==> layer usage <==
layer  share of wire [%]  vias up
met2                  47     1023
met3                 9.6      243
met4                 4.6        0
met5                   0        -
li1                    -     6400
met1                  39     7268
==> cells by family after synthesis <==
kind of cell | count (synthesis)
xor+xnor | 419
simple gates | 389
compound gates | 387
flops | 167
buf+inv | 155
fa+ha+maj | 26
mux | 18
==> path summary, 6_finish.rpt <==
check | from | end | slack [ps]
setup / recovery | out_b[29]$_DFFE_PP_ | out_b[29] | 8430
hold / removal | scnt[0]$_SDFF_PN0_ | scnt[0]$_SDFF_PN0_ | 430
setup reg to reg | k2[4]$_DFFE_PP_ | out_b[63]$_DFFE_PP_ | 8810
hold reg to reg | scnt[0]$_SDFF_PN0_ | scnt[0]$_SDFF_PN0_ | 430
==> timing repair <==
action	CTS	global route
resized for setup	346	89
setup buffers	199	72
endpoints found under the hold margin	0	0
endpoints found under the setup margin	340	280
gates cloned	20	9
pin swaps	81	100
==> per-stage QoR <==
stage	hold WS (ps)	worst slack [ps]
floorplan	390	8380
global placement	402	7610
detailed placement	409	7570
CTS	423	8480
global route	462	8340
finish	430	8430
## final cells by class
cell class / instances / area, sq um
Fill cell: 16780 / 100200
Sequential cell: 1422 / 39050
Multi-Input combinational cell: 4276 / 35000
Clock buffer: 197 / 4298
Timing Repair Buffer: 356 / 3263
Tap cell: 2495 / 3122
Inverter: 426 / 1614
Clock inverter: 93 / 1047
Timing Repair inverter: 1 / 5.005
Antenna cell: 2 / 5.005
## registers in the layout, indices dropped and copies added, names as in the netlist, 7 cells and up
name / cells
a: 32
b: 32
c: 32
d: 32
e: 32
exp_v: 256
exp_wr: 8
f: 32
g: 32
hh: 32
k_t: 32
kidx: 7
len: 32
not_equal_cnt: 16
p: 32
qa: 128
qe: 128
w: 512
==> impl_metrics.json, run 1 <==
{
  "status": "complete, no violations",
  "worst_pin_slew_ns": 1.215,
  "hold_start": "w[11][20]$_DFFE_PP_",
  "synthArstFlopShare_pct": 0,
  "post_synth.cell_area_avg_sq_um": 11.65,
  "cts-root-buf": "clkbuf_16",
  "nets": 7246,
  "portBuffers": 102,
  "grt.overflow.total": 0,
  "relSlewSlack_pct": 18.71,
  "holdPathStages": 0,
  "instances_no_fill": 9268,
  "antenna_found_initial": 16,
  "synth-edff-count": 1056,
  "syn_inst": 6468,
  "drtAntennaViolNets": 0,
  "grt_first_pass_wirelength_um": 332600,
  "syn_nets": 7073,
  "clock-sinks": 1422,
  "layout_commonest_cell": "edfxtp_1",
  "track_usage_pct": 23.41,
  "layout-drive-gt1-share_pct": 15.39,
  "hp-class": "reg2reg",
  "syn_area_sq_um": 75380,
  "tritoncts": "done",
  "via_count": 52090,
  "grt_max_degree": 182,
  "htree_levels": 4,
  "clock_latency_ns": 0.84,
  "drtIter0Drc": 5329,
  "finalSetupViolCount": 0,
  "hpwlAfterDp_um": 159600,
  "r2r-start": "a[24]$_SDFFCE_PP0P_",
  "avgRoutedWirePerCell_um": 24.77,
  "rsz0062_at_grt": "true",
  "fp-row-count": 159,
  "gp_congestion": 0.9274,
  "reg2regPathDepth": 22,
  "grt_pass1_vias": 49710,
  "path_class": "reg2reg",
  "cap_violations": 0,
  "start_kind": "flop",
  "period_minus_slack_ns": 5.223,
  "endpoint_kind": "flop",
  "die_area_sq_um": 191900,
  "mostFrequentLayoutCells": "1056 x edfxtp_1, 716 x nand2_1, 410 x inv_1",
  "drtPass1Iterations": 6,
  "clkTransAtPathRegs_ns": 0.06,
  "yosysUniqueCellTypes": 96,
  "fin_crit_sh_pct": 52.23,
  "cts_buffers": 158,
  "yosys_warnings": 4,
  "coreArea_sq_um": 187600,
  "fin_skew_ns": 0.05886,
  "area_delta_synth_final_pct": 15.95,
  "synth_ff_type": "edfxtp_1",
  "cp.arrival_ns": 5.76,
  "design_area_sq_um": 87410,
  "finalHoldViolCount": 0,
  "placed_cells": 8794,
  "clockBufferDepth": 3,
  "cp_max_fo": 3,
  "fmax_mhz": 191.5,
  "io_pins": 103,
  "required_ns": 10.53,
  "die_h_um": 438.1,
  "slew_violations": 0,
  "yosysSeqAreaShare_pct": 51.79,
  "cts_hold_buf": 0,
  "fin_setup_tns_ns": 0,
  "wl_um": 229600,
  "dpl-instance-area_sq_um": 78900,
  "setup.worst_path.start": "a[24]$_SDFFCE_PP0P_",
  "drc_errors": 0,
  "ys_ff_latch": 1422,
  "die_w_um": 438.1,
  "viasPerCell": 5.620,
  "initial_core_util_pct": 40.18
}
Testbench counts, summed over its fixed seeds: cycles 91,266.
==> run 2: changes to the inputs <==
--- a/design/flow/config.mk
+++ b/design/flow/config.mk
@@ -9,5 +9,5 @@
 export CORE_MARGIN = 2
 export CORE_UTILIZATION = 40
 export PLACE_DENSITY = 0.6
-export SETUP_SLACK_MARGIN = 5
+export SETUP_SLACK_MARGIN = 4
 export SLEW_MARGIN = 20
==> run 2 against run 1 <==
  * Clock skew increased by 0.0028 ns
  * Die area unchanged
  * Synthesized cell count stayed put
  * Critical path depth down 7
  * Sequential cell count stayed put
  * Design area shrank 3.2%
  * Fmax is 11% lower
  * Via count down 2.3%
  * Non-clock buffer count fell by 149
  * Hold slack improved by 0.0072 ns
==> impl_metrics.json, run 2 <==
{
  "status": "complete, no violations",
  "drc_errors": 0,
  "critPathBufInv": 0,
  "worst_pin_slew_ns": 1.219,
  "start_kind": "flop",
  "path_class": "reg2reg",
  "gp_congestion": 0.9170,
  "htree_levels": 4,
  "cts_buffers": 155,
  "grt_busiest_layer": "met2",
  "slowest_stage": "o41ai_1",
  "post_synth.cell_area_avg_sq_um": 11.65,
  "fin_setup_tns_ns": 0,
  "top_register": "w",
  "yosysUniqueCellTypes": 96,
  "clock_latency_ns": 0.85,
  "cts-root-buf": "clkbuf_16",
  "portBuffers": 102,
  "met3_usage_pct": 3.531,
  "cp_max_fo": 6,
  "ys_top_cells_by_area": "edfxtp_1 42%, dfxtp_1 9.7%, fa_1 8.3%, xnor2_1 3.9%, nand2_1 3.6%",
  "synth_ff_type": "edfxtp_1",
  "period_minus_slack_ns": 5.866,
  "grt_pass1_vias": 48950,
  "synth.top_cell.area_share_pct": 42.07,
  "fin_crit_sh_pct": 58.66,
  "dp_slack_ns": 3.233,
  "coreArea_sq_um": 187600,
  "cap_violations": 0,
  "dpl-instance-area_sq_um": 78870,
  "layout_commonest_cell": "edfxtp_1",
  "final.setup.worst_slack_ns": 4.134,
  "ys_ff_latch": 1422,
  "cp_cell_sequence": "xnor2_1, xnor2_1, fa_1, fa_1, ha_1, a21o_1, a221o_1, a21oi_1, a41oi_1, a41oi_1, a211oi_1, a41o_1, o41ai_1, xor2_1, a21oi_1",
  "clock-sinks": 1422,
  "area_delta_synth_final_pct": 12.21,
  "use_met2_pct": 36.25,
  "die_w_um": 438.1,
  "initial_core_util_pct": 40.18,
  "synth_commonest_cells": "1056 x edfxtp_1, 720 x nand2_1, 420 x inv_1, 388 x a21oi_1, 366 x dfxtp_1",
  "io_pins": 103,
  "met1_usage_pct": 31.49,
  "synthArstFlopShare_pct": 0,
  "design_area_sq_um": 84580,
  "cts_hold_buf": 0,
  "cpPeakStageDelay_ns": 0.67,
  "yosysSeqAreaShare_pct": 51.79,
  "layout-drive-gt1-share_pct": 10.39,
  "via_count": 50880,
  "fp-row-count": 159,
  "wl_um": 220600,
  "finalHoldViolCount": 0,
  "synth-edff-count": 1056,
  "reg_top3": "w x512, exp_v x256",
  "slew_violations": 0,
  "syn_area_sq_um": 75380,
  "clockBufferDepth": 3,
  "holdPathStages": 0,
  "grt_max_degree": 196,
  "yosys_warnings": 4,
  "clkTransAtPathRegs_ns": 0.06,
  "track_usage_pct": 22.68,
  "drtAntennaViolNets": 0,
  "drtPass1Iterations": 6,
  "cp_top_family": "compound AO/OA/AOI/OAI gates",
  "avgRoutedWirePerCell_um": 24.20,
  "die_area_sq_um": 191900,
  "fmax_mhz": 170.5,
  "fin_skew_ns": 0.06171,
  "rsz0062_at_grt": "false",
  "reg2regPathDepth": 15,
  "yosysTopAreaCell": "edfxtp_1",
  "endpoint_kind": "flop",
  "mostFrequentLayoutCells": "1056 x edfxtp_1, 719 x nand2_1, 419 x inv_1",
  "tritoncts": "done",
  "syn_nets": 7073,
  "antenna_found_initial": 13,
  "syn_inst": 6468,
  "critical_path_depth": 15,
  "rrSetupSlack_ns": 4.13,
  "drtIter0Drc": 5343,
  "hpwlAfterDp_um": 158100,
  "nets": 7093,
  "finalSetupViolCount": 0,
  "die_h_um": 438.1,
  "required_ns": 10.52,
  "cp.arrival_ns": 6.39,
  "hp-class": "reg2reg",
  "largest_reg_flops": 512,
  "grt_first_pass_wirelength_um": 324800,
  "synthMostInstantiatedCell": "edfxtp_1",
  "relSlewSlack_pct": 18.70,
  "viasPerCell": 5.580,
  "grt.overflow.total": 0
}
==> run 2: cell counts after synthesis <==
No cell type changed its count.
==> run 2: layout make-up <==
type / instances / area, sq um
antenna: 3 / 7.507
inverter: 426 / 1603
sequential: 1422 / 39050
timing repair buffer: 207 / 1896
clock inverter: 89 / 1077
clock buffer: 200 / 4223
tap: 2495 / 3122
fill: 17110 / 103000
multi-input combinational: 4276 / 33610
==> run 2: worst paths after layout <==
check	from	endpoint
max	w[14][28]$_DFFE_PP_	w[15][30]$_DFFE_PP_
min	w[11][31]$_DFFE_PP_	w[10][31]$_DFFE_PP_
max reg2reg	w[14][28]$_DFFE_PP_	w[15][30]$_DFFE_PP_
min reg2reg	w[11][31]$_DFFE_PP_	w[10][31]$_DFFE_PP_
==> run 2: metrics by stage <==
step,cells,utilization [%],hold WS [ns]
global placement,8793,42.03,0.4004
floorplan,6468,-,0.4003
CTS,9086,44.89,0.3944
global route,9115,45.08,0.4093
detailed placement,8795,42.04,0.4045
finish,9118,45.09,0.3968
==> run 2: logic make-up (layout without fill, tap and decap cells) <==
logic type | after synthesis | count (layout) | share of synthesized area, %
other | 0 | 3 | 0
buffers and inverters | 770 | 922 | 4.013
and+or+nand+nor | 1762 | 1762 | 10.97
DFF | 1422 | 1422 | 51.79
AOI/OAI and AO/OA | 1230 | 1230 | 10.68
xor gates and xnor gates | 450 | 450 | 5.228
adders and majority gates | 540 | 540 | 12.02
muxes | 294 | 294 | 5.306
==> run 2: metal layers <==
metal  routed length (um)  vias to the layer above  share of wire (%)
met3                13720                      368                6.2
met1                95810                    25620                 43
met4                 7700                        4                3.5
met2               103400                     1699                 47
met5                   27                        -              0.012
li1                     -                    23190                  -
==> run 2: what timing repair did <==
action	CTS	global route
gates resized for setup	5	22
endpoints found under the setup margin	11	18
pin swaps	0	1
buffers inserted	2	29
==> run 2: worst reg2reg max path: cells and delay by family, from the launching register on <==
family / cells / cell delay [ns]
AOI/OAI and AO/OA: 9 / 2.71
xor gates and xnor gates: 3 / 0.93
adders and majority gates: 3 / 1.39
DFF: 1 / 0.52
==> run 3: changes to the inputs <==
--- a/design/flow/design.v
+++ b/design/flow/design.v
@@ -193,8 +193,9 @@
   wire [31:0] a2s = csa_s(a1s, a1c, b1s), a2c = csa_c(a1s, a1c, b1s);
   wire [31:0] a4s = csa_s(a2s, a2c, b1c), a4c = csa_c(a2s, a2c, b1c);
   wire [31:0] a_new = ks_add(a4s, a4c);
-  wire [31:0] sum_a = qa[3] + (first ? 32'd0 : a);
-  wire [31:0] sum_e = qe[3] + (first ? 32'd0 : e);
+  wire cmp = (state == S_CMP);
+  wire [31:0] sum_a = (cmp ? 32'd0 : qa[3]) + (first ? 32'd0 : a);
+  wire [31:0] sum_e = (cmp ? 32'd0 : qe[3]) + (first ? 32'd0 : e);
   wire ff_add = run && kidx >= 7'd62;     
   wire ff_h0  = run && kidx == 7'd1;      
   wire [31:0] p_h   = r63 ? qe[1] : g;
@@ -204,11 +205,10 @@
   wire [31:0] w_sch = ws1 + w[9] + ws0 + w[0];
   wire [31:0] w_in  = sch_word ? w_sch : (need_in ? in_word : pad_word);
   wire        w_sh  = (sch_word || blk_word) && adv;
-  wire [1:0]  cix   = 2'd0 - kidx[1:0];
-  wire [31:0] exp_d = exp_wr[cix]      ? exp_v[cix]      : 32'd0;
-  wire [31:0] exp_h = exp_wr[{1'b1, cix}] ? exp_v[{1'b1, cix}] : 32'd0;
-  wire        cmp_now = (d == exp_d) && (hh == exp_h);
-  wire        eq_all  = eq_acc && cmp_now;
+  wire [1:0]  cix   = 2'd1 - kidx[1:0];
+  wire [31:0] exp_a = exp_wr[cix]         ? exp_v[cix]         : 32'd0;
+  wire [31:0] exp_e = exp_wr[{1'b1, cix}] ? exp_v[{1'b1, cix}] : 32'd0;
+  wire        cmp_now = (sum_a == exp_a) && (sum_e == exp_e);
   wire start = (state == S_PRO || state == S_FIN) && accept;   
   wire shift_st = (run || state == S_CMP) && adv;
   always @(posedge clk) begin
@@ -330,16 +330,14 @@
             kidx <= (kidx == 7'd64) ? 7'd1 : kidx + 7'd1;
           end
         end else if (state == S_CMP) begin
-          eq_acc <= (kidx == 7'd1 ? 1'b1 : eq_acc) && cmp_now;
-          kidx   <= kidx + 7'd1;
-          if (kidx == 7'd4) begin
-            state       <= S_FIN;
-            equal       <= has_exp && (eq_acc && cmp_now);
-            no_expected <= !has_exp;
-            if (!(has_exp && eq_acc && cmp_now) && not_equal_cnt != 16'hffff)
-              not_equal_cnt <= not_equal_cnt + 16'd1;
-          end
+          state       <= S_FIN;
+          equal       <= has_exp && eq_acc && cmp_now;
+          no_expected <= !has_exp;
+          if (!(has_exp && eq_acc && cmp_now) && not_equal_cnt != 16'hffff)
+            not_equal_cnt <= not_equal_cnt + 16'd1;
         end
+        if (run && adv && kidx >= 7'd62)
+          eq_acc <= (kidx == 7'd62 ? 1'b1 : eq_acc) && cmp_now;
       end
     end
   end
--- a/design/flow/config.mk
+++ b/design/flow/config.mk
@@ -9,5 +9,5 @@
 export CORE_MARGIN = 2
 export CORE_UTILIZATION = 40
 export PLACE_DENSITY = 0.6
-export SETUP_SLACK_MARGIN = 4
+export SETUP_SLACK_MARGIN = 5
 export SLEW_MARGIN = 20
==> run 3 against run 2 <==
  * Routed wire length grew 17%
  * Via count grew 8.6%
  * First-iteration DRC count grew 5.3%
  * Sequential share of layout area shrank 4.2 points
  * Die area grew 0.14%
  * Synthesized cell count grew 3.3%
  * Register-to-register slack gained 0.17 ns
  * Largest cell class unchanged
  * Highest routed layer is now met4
This is an optimization exercise on Yosys and OpenROAD, whose aim is small area, a short achievable clock period and few clock cycles per item, not a production implementation.
Only simulation tests tie the RTL to the original design; equivalence was not proved.

$ cat flow/config.mk
export PLATFORM = sky130hd
export DESIGN_NAME = loop_slot
export DESIGN_NICKNAME = loop_slot
export VERILOG_FILES = /design/flow/design.v
export SDC_FILE = /design/flow/constraint.sdc
export NUM_CORES = 4
export LEC_CHECK = 0
export CAP_MARGIN = 20
export CORE_MARGIN = 2
export CORE_UTILIZATION = 25
export GPL_ROUTABILITY_DRIVEN = 1
export PLACE_DENSITY = 0.45
export SLEW_MARGIN = 20
$ cat flow/constraint.sdc
create_clock -name core_clock -period 32.0 [get_ports {clk}]
set_input_delay 6.4000 -clock core_clock [delete_from_list [all_inputs] [get_ports {clk}]]
set_output_delay 6.4000 -clock core_clock [all_outputs]
set_load 0.01 [all_outputs]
::::
WHAT YOU HAVE TO DO:
A single number is the reply: the count of lines in the entries above that have the word "counts".

ANSWER SECTION:
2